The temporal basis of angiogenesis

Abstract

The process of new blood vessel growth (angiogenesis) is highly dynamic, involving complex coordination of multiple cell types. Though the process must carefully unfold over time to generate functional, well-adapted branching networks, we seldom hear about the time-based properties of angiogenesis, despite timing being central to other areas of biology. Here, we present a novel, time-based formulation of endothelial cell behaviour during angiogenesis and discuss a flurry of our recent, integrated in silico/in vivo studies, put in context to the wider literature, which demonstrate that tissue conditions can locally adapt the timing of collective cell behaviours/decisions to grow different vascular network architectures. A growing array of seemingly unrelated 'temporal regulators' have recently been uncovered, including tissue derived factors (e.g. semaphorins or the high levels of VEGF found in cancer) and cellular processes (e.g. asymmetric cell division or filopodia extension) that act to alter the speed of cellular decisions to migrate. We will argue that 'temporal adaptation' provides a novel account of organ/disease-specific vascular morphology and reveals 'timing' as a new target for therapeutics. We therefore propose and explain a conceptual shift towards a 'temporal adaptation' perspective in vascular biology, and indeed other areas of biology where timing remains elusive.This article is part of the themed issue 'Systems morphodynamics: understanding the development of tissue hardware'.
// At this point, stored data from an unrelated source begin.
==> flow/design.v <==
module seg7_cond (
	input [3:0] hex,
	output reg [6:0] seg
);
	always @(*) begin
		seg = (hex == 4'd0) ? 7'b1111110 :
			  (hex == 4'd1) ? 7'b0110000 :
			  (hex == 4'd2) ? 7'b1101101 :
			  (hex == 4'd3) ? 7'b1111001 :
			  (hex == 4'd4) ? 7'b0110011 :
			  (hex == 4'd5) ? 7'b1011011 :
			  (hex == 4'd6) ? 7'b1011111 :
			  (hex == 4'd7) ? 7'b1110000 :
			  (hex == 4'd8) ? 7'b1111111 :
			  (hex == 4'd9) ? 7'b1111011 : 7'b0000000;
	end
endmodule
==> flow/run.sh <==
#!/bin/bash
# OpenROAD 26Q1-2900-gdf79404cd8, Yosys 0.63+post, stock flow scripts
make -C /OpenROAD-flow-scripts/flow DESIGN_CONFIG=/design/flow/config.mk WORK_HOME=/design/flow/orfs finish
==> flow/config.mk <==
export PLATFORM = sky130hd
export DESIGN_NAME = seg7_cond
export DESIGN_NICKNAME = seg7_cond
export VERILOG_FILES = /design/flow/design.v
export SDC_FILE = /design/flow/constraint.sdc
export NUM_CORES = 4
export LEC_CHECK = 1
export CORE_AREA = 10 10 70 70
export DIE_AREA = 0 0 80 80
==> flow/constraint.sdc <==
current_design seg7_cond

set clk_period 2.0
set clk_io_pct 0.2

create_clock -name clk0 -period $clk_period

set non_clock_inputs [all_inputs -no_clocks]
set_input_delay [expr $clk_period * $clk_io_pct] -clock clk0 $non_clock_inputs
set_output_delay [expr $clk_period * $clk_io_pct] -clock clk0 [all_outputs]
==> results_dict.tcl <==
# metrics dict for downstream scripts
set metrics [dict create \
    min_period_ns 1.93 \
    fp_util_pct 3.77 \
    cp_data_required_time_ns 1.60 \
    critical_path_class "primary input to primary output" \
    place_inst 81 \
    drive_above_1_share_pct 37.1 \
    period_used_pct 96.4 \
    synth.area.top_cells "nor2b_1, o22ai_1, nand2_1, nor2_1, buf_2" \
    n_clock_buffer 0 \
    xor_share_pct 0 \
    yosys.area.top_type_share_pct 9.71 \
    n_antenna_cell 0 \
    simple_gate_share_pct 54.4 \
    dieArea_mm2 0.00640 \
    p_leak_nw 0.121 \
    area_growth_syn_to_layout_pct 148 \
    drc 0 \
    fin_cells 81 \
    mux_share_pct 0 \
    grt_pass1_wl_um 752 \
    timing.setup.tns_ns 0 \
    cap_violations 0 \
    antenna_left 0 \
    largest_area_cell "nor2b_1" \
    holdPathStages 4 \
    drt_iter0_drc 1 \
    synth_cell_type_count 15 \
    rsz0062_at_grt "no" \
    ys_area_um2 129 \
    grt_pass1_vias 170 \
    yosys.area_share.aoi_pct 37.9 \
    port_buffers 11 \
    cp_max_fo 3 \
    hp-class "primary input to primary output" \
    critPathLaunchType "primary input" \
    mappedNetlistArea_um2 129 \
    dpl.hpwl_um 419 \
    slew_headroom_pct 87.7 \
    ys_sh_adder_pct 0 \
    power_density_mw_per_mm2 190 \
    peakVddDrop_v 0.0000184 \
    ys_seq_share_pct 0 \
    vias 200 \
    die_w_um 80 \
    grt_max_degree 11 \
    regArea_um2 0 \
    via_per_inst 2.47 \
    post_cts_buffers 0 \
    fin_total_pwr_uw 60.6 \
    yosys_cells 22 \
    setup_violations 0 \
    ys_warn_count 1 \
    cp.arrival_ns 1.53 \
    io_pins 11 \
    status "complete, no violations" \
    grt_antenna_before_repair 0 \
    hold_viol 0 \
    fp.dieH_um 80 \
    lay_top_count "clkdlybuf4s50_1" \
    slew_viol_final 0 \
    place.gp.congestion 0.651 \
    syn_inst 22 \
    critPathCaptureType "primary output" \
    track_usage_pct 1.36 \
    overflow 0 \
    holdBufCountCts 0 \
    wl_um 508 \
    tightest_slew_ns 0.183 \
    warning_count 32 \
    seq_cell_count 0 \
    clock.fmax_ghz 0.519 \
    coreArea_mm2 0.00342 \
    rows 21 \
    syn_avg_cell_area_um2 5.86 \
    top_logic_kind "simple AND/OR/NAND/NOR gates" \
    final_cell_mix "clkdlybuf4s50_1, nand2_1, nor2_1" \
    first_pass_iters 2 \
    wl_per_cell_um 6.27 \
]
[per-stage QoR]
stage	util [%]	setup WS, ns	hold WS, ns	instance area, um2
after floorplan	-	0.621	0.813	129
after global placement	9.27	-0.292	1.87	317
after detailed placement	9.27	-0.307	1.87	317
after CTS	9.71	0.00374	1.42	332
after global routing	9.34	0.0231	1.32	319
final	9.34	0.0728	1.27	319
[critical path, stage by stage]
cell	delay (ns)
clkbuf_2	0.10
or3b_4	0.41
a21oi_4	0.16
nor2_1	0.06
clkdlybuf4s50_1	0.40
[synth_stat cells (all sizes together)]
cell,number
o21a,1
a21oi,1
nand2b,1
nor3,1
nand3,1
nand2,3
o21ai,1
a211oi,1
o22ai,2
or3b,1
and3,1
nor2,3
buf,2
a21boi,1
nor2b,2
[cell families (layout without fill, tap and decap cells)]
group	count (synthesis)	after routing
simple gates	13	13
compound gates	7	7
buf+inv	2	15
[path summary, 6_finish.rpt]
check	slack [ns]	from	end
hold / removal	1.27	hex[1]	seg[6]
setup / recovery	0.07	hex[3]	seg[3]
[metal layers]
metal / global-route usage [%] / vias to the layer above / wire, um
met1: 1.78 / 85 / 228
met4: 0 / 0 / 0
li1: - / 106 / -
met3: 0.455 / 0 / 85
met5: 0 / - / 0
met2: 2.25 / 9 / 195
[cell type report]
class	count	area [um2]
fill	401	3100
multi-input combinational	20	133
timing repair buffer	15	129
tap	46	57.6
[timing repair]
action	4_1_cts	5_1_grt
pin swaps	3	3
hold endpoints to repair	0	0
setup endpoints to repair	7	4
resized	16	6
[report_power, final]
group          leakage, nW  switching [mW]  internal [mW]
sequential               0               0              0
combinational        0.121          0.0221         0.0385
clock                    0               0              0
No activity file was given, so power comes from the tool's default toggle rates.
Keywords: active perception; adaptation; dynamics; morphogenesis; time; vascular.

Figure 1.

Angiogenesis and the ‘central pattern generator’ (CPG): key concepts. (a) New blood vessels sprout from pre-existing ones (active migratory cells, white; inhibited stalk cells, dark grey), tip cells leading sprouts fuse to form vessel loops that can support blood flow; reproduced with permission from [1]. This repeats to build the vascular network. (b) The CPG. VEGF/Notch signalling selects a heterogeneous pattern of active migratory cells and inhibited stalk cells from homogeneous (light grey) ECs. (c) Changing the speed that the CPG takes to select the active/inhibited (white/dark grey) phenotypes can alter vascular network structure as many more cells remain homogenous while they decide (light grey); adapted with permission from [1].

Figure 2.

Time-ordering events and active perception. (a) Traditional feed-forward schematic view of the regulation of cell behaviour. (b) Schematic ordered chronologically reverses the flow. (c) The CPG spatio-temporally reveals active perception mechanisms: green dots indicate that sensors (VEGFR receptors) reside on the cell membrane, which is deformed and moved as actin polymerizes to form filopodia creating a sensorimotor loop (active perception).

Figure 3.

Cell rearrangement during sprouting. (a) (Top) The terms ‘tip’ and ‘stalk’ are positional, relating to regions of the sprout. (Middle and lower) Active migrating cells from within the stalk region rearrange positions at a rate inversely proportional to their Notch receptor activity. Reproduced with permission from [51]. (b) The interplay of the CPG and differential adhesion driven cell rearrangement making the timing explicit. This reveals that the length of time the CPG takes to re-establish differential states will be critical to determining the resulting network structure.

Figure 4.

Sema3E-PlexinD1 speeds up the CPG increasing branching density (a) pathway schematic showing crosstalk with the CPG. (b) MSM simulations predict the sparser branching seen in vivo due to longer time spent collectively deciding states via increased lateral inhibition strength. Reproduced with permission from [1].

Figure 5.

Pathologically high VEGF synchronized the CPG and promoted vessel expansion. (a) MSM simulation: t1 (time point 1) has a normal VEGF-A (linear gradient) extending above the sprout driving the CPG to rapidly select tip/stalk cells and promotes branching; high uniform VEGF-A levels are simulated from t2 through t6 mimicking VEGF-A intraocular injection in the mouse retina, switching the vessel to expand, not branch, with synchronizing oscillations in Dll4 (high Dll4, green; low Dll4, purple). (b) Images of the sprouting front of WT P5 mouse retinas not injected (wt) and injected with mVegf165 (high VEGF injected) labelled with Dll4 protein (red) and endothelial cell nuclei (ERG; blue). (c) High magnification of (b). Reproduced with permission from [35].

Figure 6.

Temporal regulation of vascular patterning overview. Reproduced with permission from [35]. (Online version in colour.)